■ Data for the task:

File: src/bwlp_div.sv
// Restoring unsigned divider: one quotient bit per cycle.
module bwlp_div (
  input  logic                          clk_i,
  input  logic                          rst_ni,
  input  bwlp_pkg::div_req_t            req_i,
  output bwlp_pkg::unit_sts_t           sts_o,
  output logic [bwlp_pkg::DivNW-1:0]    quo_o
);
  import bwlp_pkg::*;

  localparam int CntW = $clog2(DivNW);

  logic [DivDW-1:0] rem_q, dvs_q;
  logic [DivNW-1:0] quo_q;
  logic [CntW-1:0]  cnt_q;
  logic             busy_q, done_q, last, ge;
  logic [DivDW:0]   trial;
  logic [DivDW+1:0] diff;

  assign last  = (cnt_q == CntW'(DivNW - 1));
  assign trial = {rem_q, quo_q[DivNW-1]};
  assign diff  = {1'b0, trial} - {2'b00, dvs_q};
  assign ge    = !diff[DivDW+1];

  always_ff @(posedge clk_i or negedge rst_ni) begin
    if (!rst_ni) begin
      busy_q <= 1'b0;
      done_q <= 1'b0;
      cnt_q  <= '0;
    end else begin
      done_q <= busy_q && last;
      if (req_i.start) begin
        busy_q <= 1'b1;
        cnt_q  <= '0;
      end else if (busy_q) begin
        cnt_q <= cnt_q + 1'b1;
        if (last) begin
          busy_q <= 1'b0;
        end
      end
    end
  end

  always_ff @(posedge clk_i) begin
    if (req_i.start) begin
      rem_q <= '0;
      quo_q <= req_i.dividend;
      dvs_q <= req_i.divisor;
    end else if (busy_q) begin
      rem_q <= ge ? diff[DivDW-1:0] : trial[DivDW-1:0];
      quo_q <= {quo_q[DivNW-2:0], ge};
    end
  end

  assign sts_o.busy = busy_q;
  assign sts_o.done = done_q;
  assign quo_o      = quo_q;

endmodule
...
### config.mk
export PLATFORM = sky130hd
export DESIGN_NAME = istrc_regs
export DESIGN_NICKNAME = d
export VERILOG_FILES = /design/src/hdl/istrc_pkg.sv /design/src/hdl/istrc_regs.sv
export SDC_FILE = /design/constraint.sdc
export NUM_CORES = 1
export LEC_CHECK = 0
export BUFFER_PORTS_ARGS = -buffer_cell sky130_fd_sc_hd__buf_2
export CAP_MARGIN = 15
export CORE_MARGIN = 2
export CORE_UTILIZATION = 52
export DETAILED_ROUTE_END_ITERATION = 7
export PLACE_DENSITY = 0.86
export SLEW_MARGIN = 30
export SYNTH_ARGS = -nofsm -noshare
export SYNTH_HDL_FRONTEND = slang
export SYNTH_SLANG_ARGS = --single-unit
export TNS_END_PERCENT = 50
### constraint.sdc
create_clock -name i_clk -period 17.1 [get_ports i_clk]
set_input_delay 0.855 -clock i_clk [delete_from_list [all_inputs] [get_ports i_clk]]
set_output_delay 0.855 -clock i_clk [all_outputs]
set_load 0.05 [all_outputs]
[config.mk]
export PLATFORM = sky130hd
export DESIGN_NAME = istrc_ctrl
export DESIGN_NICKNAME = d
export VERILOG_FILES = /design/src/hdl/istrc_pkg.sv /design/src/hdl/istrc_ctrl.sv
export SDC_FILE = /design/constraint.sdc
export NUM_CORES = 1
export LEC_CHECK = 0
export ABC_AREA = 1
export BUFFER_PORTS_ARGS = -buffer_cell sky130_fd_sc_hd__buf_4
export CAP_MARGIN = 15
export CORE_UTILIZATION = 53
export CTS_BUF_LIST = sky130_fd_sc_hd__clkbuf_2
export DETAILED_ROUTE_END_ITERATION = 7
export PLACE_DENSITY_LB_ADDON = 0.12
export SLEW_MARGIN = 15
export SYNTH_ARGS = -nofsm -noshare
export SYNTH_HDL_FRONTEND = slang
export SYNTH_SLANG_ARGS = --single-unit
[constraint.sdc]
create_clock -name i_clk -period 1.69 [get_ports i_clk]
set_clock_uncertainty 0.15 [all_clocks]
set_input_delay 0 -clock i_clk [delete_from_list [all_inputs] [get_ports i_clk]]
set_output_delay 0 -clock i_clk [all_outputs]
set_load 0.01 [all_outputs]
==
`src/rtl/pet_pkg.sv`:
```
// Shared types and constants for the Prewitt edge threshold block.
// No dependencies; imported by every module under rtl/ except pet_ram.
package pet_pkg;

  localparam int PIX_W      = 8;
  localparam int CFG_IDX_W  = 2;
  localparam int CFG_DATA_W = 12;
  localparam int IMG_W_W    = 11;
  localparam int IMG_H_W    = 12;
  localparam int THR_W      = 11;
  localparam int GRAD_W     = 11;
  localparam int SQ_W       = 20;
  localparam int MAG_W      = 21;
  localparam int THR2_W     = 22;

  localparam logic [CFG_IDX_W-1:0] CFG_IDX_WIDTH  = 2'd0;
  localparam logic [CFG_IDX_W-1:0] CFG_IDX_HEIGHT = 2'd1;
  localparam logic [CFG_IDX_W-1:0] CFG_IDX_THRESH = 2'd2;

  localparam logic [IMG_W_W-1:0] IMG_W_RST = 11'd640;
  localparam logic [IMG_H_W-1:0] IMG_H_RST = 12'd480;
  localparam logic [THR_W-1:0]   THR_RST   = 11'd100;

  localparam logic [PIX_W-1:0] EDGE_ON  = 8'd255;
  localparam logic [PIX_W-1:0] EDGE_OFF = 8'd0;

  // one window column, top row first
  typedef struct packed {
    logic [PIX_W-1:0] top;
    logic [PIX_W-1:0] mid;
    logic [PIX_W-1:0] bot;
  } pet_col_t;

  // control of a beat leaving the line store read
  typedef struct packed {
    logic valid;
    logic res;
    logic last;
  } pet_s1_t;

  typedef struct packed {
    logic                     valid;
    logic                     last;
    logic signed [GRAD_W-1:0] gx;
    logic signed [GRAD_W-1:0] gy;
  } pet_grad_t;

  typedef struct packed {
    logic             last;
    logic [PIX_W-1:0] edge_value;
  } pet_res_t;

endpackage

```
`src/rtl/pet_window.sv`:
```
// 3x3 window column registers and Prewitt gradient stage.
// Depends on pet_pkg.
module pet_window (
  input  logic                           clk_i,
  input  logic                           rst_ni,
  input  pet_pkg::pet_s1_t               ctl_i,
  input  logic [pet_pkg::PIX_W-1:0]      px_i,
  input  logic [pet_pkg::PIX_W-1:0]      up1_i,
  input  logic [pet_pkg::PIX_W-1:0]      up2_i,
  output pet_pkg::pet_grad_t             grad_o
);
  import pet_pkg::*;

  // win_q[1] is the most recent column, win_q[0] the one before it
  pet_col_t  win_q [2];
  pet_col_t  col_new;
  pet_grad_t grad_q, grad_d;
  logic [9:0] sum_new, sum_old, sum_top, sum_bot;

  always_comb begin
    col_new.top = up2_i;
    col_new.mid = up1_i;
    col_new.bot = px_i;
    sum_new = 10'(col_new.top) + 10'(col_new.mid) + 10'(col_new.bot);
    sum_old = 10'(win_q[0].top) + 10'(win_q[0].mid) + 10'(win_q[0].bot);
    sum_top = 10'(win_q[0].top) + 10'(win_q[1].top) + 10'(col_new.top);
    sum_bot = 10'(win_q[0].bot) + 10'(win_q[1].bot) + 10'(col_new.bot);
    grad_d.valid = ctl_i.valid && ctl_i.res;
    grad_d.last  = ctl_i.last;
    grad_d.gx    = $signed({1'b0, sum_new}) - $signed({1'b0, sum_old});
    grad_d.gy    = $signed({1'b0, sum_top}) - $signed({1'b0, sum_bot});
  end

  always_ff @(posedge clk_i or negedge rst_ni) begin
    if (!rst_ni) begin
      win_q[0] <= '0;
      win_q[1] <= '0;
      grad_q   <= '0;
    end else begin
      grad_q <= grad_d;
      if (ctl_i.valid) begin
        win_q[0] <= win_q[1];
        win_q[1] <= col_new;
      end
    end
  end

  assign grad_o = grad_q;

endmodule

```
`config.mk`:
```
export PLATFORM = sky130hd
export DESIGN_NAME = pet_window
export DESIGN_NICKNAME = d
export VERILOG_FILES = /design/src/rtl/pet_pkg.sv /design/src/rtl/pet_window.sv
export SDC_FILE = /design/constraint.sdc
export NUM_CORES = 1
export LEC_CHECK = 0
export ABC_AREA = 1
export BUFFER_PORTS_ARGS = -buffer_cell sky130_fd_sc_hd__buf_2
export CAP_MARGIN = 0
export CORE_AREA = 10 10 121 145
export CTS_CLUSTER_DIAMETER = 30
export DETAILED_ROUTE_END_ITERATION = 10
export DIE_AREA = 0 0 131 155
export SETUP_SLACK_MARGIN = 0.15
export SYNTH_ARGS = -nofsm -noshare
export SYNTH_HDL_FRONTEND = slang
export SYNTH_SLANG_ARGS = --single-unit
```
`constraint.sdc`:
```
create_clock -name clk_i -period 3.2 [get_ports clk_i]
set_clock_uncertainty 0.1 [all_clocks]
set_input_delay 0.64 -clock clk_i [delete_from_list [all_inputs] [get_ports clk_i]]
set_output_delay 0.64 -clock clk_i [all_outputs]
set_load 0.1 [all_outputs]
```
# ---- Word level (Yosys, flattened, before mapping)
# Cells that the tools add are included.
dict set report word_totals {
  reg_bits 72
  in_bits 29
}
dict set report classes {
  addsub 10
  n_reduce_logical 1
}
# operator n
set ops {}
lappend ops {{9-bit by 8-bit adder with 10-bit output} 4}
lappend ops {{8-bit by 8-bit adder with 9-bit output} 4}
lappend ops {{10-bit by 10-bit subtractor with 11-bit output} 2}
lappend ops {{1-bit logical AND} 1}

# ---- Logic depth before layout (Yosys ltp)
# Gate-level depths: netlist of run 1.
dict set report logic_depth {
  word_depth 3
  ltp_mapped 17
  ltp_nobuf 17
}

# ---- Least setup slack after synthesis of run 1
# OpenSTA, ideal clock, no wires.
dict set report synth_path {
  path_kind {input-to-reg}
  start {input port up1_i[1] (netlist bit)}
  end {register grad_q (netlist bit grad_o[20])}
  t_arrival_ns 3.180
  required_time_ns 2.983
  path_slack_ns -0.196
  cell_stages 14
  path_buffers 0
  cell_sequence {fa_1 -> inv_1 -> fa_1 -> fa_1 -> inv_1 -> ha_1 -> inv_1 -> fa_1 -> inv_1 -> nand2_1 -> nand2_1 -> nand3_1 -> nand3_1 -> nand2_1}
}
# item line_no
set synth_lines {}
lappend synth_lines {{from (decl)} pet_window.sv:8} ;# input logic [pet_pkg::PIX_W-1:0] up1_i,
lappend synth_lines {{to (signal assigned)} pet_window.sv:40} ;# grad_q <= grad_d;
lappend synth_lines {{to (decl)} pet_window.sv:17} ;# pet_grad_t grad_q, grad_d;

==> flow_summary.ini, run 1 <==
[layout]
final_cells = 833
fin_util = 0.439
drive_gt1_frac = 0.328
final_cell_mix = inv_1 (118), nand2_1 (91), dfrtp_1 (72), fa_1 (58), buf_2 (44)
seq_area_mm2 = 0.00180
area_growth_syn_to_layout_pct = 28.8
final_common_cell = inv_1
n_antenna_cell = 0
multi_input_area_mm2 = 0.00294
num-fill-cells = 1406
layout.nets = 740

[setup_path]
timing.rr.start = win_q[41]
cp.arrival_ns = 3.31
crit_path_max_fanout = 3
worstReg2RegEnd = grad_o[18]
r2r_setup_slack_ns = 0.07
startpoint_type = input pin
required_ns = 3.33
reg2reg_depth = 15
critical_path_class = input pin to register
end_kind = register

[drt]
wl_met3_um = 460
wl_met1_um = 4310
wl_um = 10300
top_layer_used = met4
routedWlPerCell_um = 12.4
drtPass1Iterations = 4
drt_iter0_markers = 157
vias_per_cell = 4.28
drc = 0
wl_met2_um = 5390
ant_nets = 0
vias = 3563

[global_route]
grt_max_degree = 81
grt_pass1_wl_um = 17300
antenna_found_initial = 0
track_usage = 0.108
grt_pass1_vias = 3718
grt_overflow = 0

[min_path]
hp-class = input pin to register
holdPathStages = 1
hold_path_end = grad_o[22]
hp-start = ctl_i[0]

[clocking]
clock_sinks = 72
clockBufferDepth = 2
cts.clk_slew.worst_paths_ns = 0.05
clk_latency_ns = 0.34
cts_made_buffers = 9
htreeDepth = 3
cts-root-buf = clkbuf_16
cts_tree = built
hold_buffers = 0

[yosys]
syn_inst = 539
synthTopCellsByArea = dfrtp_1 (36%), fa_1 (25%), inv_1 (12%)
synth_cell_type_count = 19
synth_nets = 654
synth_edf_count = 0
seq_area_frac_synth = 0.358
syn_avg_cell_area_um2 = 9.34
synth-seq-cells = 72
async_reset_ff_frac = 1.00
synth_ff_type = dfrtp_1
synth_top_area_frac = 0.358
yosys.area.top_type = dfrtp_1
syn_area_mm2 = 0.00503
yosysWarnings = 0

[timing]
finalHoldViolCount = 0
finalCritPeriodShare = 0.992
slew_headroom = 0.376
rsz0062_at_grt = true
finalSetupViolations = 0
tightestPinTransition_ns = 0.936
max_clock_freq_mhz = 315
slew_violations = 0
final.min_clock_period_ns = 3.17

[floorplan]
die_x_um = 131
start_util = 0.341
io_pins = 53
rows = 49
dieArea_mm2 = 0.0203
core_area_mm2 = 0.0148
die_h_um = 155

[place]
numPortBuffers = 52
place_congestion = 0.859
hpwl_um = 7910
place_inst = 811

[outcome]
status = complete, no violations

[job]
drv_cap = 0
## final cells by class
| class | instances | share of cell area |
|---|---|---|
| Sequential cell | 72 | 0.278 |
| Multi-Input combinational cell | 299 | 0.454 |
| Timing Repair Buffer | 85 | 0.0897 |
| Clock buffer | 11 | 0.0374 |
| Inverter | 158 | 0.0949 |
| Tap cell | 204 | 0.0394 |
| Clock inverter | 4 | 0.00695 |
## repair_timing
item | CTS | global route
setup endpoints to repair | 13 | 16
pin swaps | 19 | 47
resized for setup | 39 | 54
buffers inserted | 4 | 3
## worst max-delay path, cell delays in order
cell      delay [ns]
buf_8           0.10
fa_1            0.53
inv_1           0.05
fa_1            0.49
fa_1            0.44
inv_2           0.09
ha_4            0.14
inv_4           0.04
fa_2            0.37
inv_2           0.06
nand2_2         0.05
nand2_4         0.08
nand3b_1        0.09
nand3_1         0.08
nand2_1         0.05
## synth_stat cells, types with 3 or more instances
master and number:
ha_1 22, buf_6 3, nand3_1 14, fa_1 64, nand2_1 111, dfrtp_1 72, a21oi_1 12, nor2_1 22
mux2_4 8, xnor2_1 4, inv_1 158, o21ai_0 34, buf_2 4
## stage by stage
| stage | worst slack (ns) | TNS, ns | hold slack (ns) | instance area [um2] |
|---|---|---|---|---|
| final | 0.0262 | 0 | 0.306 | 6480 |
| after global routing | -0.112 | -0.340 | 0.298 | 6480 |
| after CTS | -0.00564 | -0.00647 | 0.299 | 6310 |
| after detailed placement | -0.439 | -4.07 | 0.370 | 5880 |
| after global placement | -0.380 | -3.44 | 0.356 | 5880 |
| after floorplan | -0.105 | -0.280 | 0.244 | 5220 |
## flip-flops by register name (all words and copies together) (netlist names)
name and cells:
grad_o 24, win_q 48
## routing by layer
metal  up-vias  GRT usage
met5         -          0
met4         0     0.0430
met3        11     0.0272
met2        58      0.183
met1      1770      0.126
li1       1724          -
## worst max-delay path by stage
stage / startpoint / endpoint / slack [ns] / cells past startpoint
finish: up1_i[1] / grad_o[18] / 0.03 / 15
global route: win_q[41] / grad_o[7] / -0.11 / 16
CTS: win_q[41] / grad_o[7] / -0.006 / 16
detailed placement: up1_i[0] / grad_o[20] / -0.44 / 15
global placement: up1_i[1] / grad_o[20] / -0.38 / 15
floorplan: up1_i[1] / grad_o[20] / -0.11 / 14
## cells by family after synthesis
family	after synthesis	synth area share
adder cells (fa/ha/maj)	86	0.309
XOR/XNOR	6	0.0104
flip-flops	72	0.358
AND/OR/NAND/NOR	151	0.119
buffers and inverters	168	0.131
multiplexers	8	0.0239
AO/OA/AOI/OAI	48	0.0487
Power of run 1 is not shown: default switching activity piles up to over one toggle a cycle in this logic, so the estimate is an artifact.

■ Task requirements:
Please give back exactly the lines of this listing beginning at the line with "cell_stages 14" and ending with the line with "syn_avg_cell_area_um2 = 9.34", both included, and nothing else.

■ Expected answer:
  cell_stages 14
  path_buffers 0
  cell_sequence {fa_1 -> inv_1 -> fa_1 -> fa_1 -> inv_1 -> ha_1 -> inv_1 -> fa_1 -> inv_1 -> nand2_1 -> nand2_1 -> nand3_1 -> nand3_1 -> nand2_1}
}
# item line_no
set synth_lines {}
lappend synth_lines {{from (decl)} pet_window.sv:8} ;# input logic [pet_pkg::PIX_W-1:0] up1_i,
lappend synth_lines {{to (signal assigned)} pet_window.sv:40} ;# grad_q <= grad_d;
lappend synth_lines {{to (decl)} pet_window.sv:17} ;# pet_grad_t grad_q, grad_d;

==> flow_summary.ini, run 1 <==
[layout]
final_cells = 833
fin_util = 0.439
drive_gt1_frac = 0.328
final_cell_mix = inv_1 (118), nand2_1 (91), dfrtp_1 (72), fa_1 (58), buf_2 (44)
seq_area_mm2 = 0.00180
area_growth_syn_to_layout_pct = 28.8
final_common_cell = inv_1
n_antenna_cell = 0
multi_input_area_mm2 = 0.00294
num-fill-cells = 1406
layout.nets = 740

[setup_path]
timing.rr.start = win_q[41]
cp.arrival_ns = 3.31
crit_path_max_fanout = 3
worstReg2RegEnd = grad_o[18]
r2r_setup_slack_ns = 0.07
startpoint_type = input pin
required_ns = 3.33
reg2reg_depth = 15
critical_path_class = input pin to register
end_kind = register

[drt]
wl_met3_um = 460
wl_met1_um = 4310
wl_um = 10300
top_layer_used = met4
routedWlPerCell_um = 12.4
drtPass1Iterations = 4
drt_iter0_markers = 157
vias_per_cell = 4.28
drc = 0
wl_met2_um = 5390
ant_nets = 0
vias = 3563

[global_route]
grt_max_degree = 81
grt_pass1_wl_um = 17300
antenna_found_initial = 0
track_usage = 0.108
grt_pass1_vias = 3718
grt_overflow = 0

[min_path]
hp-class = input pin to register
holdPathStages = 1
hold_path_end = grad_o[22]
hp-start = ctl_i[0]

[clocking]
clock_sinks = 72
clockBufferDepth = 2
cts.clk_slew.worst_paths_ns = 0.05
clk_latency_ns = 0.34
cts_made_buffers = 9
htreeDepth = 3
cts-root-buf = clkbuf_16
cts_tree = built
hold_buffers = 0

[yosys]
syn_inst = 539
synthTopCellsByArea = dfrtp_1 (36%), fa_1 (25%), inv_1 (12%)
synth_cell_type_count = 19
synth_nets = 654
synth_edf_count = 0
seq_area_frac_synth = 0.358
syn_avg_cell_area_um2 = 9.34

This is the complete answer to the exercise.